- _Description of the task_
Please write each record out again word for word.

[Stored items]
[src/rtl/hog_stripe_sequencer.sv]
// Stripe sequencer for the HOG accelerator's HP stream channels.
// The image is processed in stripes of rows. For each stripe the sequencer
// loads it from both S00 lanes into the core buffer, starts the core, waits
// for core_done, and then drains the result to both M00 lanes through a
// 2-entry output FIFO.
module hog_stripe_sequencer #(
  parameter int DATA_W   = 64,
  parameter int WIDTH_W  = 10,
  parameter int HEIGHT_W = 11,
  parameter int SROWS_W  = 6,
  parameter int BEAT_W   = 16
) (
  input  logic                  clk,
  input  logic                  rst,
  input  logic                  start,
  input  logic [WIDTH_W-1:0]    cfg_width,
  input  logic [HEIGHT_W-1:0]   cfg_height,
  input  logic [SROWS_W-1:0]    cfg_stripe_rows,
  output logic                  busy,
  output logic                  done,
  output logic                  err,
  input  logic [2*DATA_W-1:0]   s_tdata,
  input  logic [1:0]            s_tvalid,
  input  logic [1:0]            s_tlast,
  output logic [1:0]            s_tready,
  output logic [2*DATA_W-1:0]   m_tdata,
  output logic [1:0]            m_tvalid,
  output logic [1:0]            m_tlast,
  input  logic [1:0]            m_tready,
  output logic [2*DATA_W-1:0]   core_wdata,
  output logic                  core_wr_en,
  output logic                  core_start,
  input  logic                  core_done,
  output logic                  core_rd_en,
  input  logic [2*DATA_W-1:0]   core_rdata
);

  typedef enum logic [2:0] {
    S_IDLE, S_CHECK, S_LOAD, S_PROC, S_WAIT, S_STORE, S_DONE
  } state_t;

  state_t state, state_next;

  logic [WIDTH_W-1:0]  width_q;
  logic [HEIGHT_W-1:0] height_q;
  logic [SROWS_W-1:0]  srows_q;
  logic [HEIGHT_W-1:0] rows_left;
  logic [SROWS_W-1:0]  rows_stripe;
  logic [BEAT_W-1:0]   beats, last_beat, in_cnt, out_cnt, rd_left;
  logic                cfg_zero, in_beat, in_final, out_valid, out_beat, out_final;
  logic                stripe_last, rd_pending, push, pop_mem, wr_ptr, rd_ptr;
  logic [1:0]          fifo_cnt;
  logic [2*DATA_W-1:0] fifo_mem [2];
  logic [2*DATA_W-1:0] head_data;

  // The current stripe size follows rows_left, which only changes after the
  // final store beat, so it is stable for the whole load/process/store cycle.
  assign rows_stripe = (rows_left < HEIGHT_W'(srows_q)) ? rows_left[SROWS_W-1:0] : srows_q;
  assign beats       = BEAT_W'(width_q) * BEAT_W'(rows_stripe);
  assign last_beat   = beats - BEAT_W'(1);
  assign cfg_zero    = (width_q == '0) || (height_q == '0) || (srows_q == '0);
  assign stripe_last = (rows_left == HEIGHT_W'(rows_stripe));

  // Input side: a beat needs both lanes valid at once.
  assign in_beat    = (state == S_LOAD) && (&s_tvalid);
  assign in_final   = (in_cnt == last_beat);
  assign s_tready   = {2{in_beat}};
  assign core_wr_en = in_beat;
  assign core_wdata = s_tdata;

  // Output side: read data arriving this cycle is presented directly when the
  // FIFO is empty, which gives first m_tvalid two cycles after core_done.
  assign out_valid  = (fifo_cnt != 2'd0) || rd_pending;
  assign head_data  = (fifo_cnt != 2'd0) ? fifo_mem[rd_ptr]
                    : (rd_pending ? core_rdata : '0);
  assign out_beat   = out_valid && (&m_tready);
  assign out_final  = (out_cnt == last_beat);
  assign m_tvalid   = {2{out_valid}};
  assign m_tdata    = head_data;
  assign m_tlast    = {2{out_valid && out_final}};
  assign core_rd_en = (state == S_STORE) && (rd_left != '0) &&
                      ((fifo_cnt + {1'b0, rd_pending}) < 2'd2);
  assign push       = rd_pending && !(out_beat && (fifo_cnt == 2'd0));
  assign pop_mem    = out_beat && (fifo_cnt != 2'd0);

  // State register.
  always_ff @(posedge clk or negedge rst) begin
    if (!rst) state <= S_IDLE;
    else      state <= state_next;
  end

  // Next-state logic and state-decoded control outputs.
  always_comb begin
    state_next = state;
    busy       = (state != S_IDLE);
    done       = 1'b0;
    core_start = 1'b0;
    case (state)
      S_IDLE:  if (start) state_next = S_CHECK;
      S_CHECK: state_next = cfg_zero ? S_DONE : S_LOAD;
      S_LOAD:  if (in_beat && in_final) state_next = S_PROC;
      S_PROC: begin
        core_start = 1'b1;
        state_next = S_WAIT;
      end
      S_WAIT:  if (core_done) state_next = S_STORE;
      S_STORE: if (out_beat && out_final) state_next = stripe_last ? S_DONE : S_LOAD;
      S_DONE: begin
        done       = 1'b1;
        state_next = S_IDLE;
      end
      default: state_next = S_IDLE;
    endcase
  end

  // Configuration latch, row bookkeeping, beat counters and the error flag.
  always_ff @(posedge clk or negedge rst) begin
    if (!rst) begin
      width_q   <= '0;
      height_q  <= '0;
      srows_q   <= '0;
      rows_left <= '0;
      in_cnt    <= '0;
      out_cnt   <= '0;
      rd_left   <= '0;
      err       <= 1'b0;
    end else begin
      if ((state == S_IDLE) && start) begin
        width_q  <= cfg_width;
        height_q <= cfg_height;
        srows_q  <= cfg_stripe_rows;
        err      <= 1'b0;
      end
      if (state == S_CHECK) begin
        if (cfg_zero) err <= 1'b1;
        else          rows_left <= height_q;
      end
      if (in_beat) begin
        in_cnt <= in_final ? '0 : in_cnt + BEAT_W'(1);
        if (s_tlast != {2{in_final}}) err <= 1'b1;
      end
      if ((state == S_WAIT) && core_done) begin
        rd_left <= beats;
        out_cnt <= '0;
      end else if (core_rd_en) begin
        rd_left <= rd_left - BEAT_W'(1);
      end
      if (out_beat) begin
        out_cnt <= out_final ? '0 : out_cnt + BEAT_W'(1);
        if (out_final) rows_left <= rows_left - HEIGHT_W'(rows_stripe);
      end
    end
  end

  // Output FIFO pointers, occupancy and the in-flight read flag.
  always_ff @(posedge clk or negedge rst) begin
    if (!rst) begin
      rd_pending <= 1'b0;
      wr_ptr     <= 1'b0;
      rd_ptr     <= 1'b0;
      fifo_cnt   <= 2'd0;
    end else begin
      rd_pending <= core_rd_en;
      if (push)    wr_ptr <= ~wr_ptr;
      if (pop_mem) rd_ptr <= ~rd_ptr;
      case ({push, pop_mem})
        2'b10:   fifo_cnt <= fifo_cnt + 2'd1;
        2'b01:   fifo_cnt <= fifo_cnt - 2'd1;
        default: fifo_cnt <= fifo_cnt;
      endcase
    end
  end

  // FIFO storage; entries are only read while the occupancy marks them valid.
  always_ff @(posedge clk) begin
    if (push) fifo_mem[wr_ptr] <= core_rdata;
  end

endmodule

- _Output of the task_
[src/rtl/hog_stripe_sequencer.sv]
// Stripe sequencer for the HOG accelerator's HP stream channels.
// The image is processed in stripes of rows. For each stripe the sequencer
// loads it from both S00 lanes into the core buffer, starts the core, waits
// for core_done, and then drains the result to both M00 lanes through a
// 2-entry output FIFO.
module hog_stripe_sequencer #(
  parameter int DATA_W   = 64,
  parameter int WIDTH_W  = 10,
  parameter int HEIGHT_W = 11,
  parameter int SROWS_W  = 6,
  parameter int BEAT_W   = 16
) (
  input  logic                  clk,
  input  logic                  rst,
  input  logic                  start,
  input  logic [WIDTH_W-1:0]    cfg_width,
  input  logic [HEIGHT_W-1:0]   cfg_height,
  input  logic [SROWS_W-1:0]    cfg_stripe_rows,
  output logic                  busy,
  output logic                  done,
  output logic                  err,
  input  logic [2*DATA_W-1:0]   s_tdata,
  input  logic [1:0]            s_tvalid,
  input  logic [1:0]            s_tlast,
  output logic [1:0]            s_tready,
  output logic [2*DATA_W-1:0]   m_tdata,
  output logic [1:0]            m_tvalid,
  output logic [1:0]            m_tlast,
  input  logic [1:0]            m_tready,
  output logic [2*DATA_W-1:0]   core_wdata,
  output logic                  core_wr_en,
  output logic                  core_start,
  input  logic                  core_done,
  output logic                  core_rd_en,
  input  logic [2*DATA_W-1:0]   core_rdata
);

  typedef enum logic [2:0] {
    S_IDLE, S_CHECK, S_LOAD, S_PROC, S_WAIT, S_STORE, S_DONE
  } state_t;

  state_t state, state_next;

  logic [WIDTH_W-1:0]  width_q;
  logic [HEIGHT_W-1:0] height_q;
  logic [SROWS_W-1:0]  srows_q;
  logic [HEIGHT_W-1:0] rows_left;
  logic [SROWS_W-1:0]  rows_stripe;
  logic [BEAT_W-1:0]   beats, last_beat, in_cnt, out_cnt, rd_left;
  logic                cfg_zero, in_beat, in_final, out_valid, out_beat, out_final;
  logic                stripe_last, rd_pending, push, pop_mem, wr_ptr, rd_ptr;
  logic [1:0]          fifo_cnt;
  logic [2*DATA_W-1:0] fifo_mem [2];
  logic [2*DATA_W-1:0] head_data;

  // The current stripe size follows rows_left, which only changes after the
  // final store beat, so it is stable for the whole load/process/store cycle.
  assign rows_stripe = (rows_left < HEIGHT_W'(srows_q)) ? rows_left[SROWS_W-1:0] : srows_q;
  assign beats       = BEAT_W'(width_q) * BEAT_W'(rows_stripe);
  assign last_beat   = beats - BEAT_W'(1);
  assign cfg_zero    = (width_q == '0) || (height_q == '0) || (srows_q == '0);
  assign stripe_last = (rows_left == HEIGHT_W'(rows_stripe));

  // Input side: a beat needs both lanes valid at once.
  assign in_beat    = (state == S_LOAD) && (&s_tvalid);
  assign in_final   = (in_cnt == last_beat);
  assign s_tready   = {2{in_beat}};
  assign core_wr_en = in_beat;
  assign core_wdata = s_tdata;

  // Output side: read data arriving this cycle is presented directly when the
  // FIFO is empty, which gives first m_tvalid two cycles after core_done.
  assign out_valid  = (fifo_cnt != 2'd0) || rd_pending;
  assign head_data  = (fifo_cnt != 2'd0) ? fifo_mem[rd_ptr]
                    : (rd_pending ? core_rdata : '0);
  assign out_beat   = out_valid && (&m_tready);
  assign out_final  = (out_cnt == last_beat);
  assign m_tvalid   = {2{out_valid}};
  assign m_tdata    = head_data;
  assign m_tlast    = {2{out_valid && out_final}};
  assign core_rd_en = (state == S_STORE) && (rd_left != '0) &&
                      ((fifo_cnt + {1'b0, rd_pending}) < 2'd2);
  assign push       = rd_pending && !(out_beat && (fifo_cnt == 2'd0));
  assign pop_mem    = out_beat && (fifo_cnt != 2'd0);

  // State register.
  always_ff @(posedge clk or negedge rst) begin
    if (!rst) state <= S_IDLE;
    else      state <= state_next;
  end

  // Next-state logic and state-decoded control outputs.
  always_comb begin
    state_next = state;
    busy       = (state != S_IDLE);
    done       = 1'b0;
    core_start = 1'b0;
    case (state)
      S_IDLE:  if (start) state_next = S_CHECK;
      S_CHECK: state_next = cfg_zero ? S_DONE : S_LOAD;
      S_LOAD:  if (in_beat && in_final) state_next = S_PROC;
      S_PROC: begin
        core_start = 1'b1;
        state_next = S_WAIT;
      end
      S_WAIT:  if (core_done) state_next = S_STORE;
      S_STORE: if (out_beat && out_final) state_next = stripe_last ? S_DONE : S_LOAD;
      S_DONE: begin
        done       = 1'b1;
        state_next = S_IDLE;
      end
      default: state_next = S_IDLE;
    endcase
  end

  // Configuration latch, row bookkeeping, beat counters and the error flag.
  always_ff @(posedge clk or negedge rst) begin
    if (!rst) begin
      width_q   <= '0;
      height_q  <= '0;
      srows_q   <= '0;
      rows_left <= '0;
      in_cnt    <= '0;
      out_cnt   <= '0;
      rd_left   <= '0;
      err       <= 1'b0;
    end else begin
      if ((state == S_IDLE) && start) begin
        width_q  <= cfg_width;
        height_q <= cfg_height;
        srows_q  <= cfg_stripe_rows;
        err      <= 1'b0;
      end
      if (state == S_CHECK) begin
        if (cfg_zero) err <= 1'b1;
        else          rows_left <= height_q;
      end
      if (in_beat) begin
        in_cnt <= in_final ? '0 : in_cnt + BEAT_W'(1);
        if (s_tlast != {2{in_final}}) err <= 1'b1;
      end
      if ((state == S_WAIT) && core_done) begin
        rd_left <= beats;
        out_cnt <= '0;
      end else if (core_rd_en) begin
        rd_left <= rd_left - BEAT_W'(1);
      end
      if (out_beat) begin
        out_cnt <= out_final ? '0 : out_cnt + BEAT_W'(1);
        if (out_final) rows_left <= rows_left - HEIGHT_W'(rows_stripe);
      end
    end
  end

  // Output FIFO pointers, occupancy and the in-flight read flag.
  always_ff @(posedge clk or negedge rst) begin
    if (!rst) begin
      rd_pending <= 1'b0;
      wr_ptr     <= 1'b0;
      rd_ptr     <= 1'b0;
      fifo_cnt   <= 2'd0;
    end else begin
      rd_pending <= core_rd_en;
      if (push)    wr_ptr <= ~wr_ptr;
      if (pop_mem) rd_ptr <= ~rd_ptr;
      case ({push, pop_mem})
        2'b10:   fifo_cnt <= fifo_cnt + 2'd1;
        2'b01:   fifo_cnt <= fifo_cnt - 2'd1;
        default: fifo_cnt <= fifo_cnt;
      endcase
    end
  end

  // FIFO storage; entries are only read while the occupancy marks them valid.
  always_ff @(posedge clk) begin
    if (push) fifo_mem[wr_ptr] <= core_rdata;
  end

endmodule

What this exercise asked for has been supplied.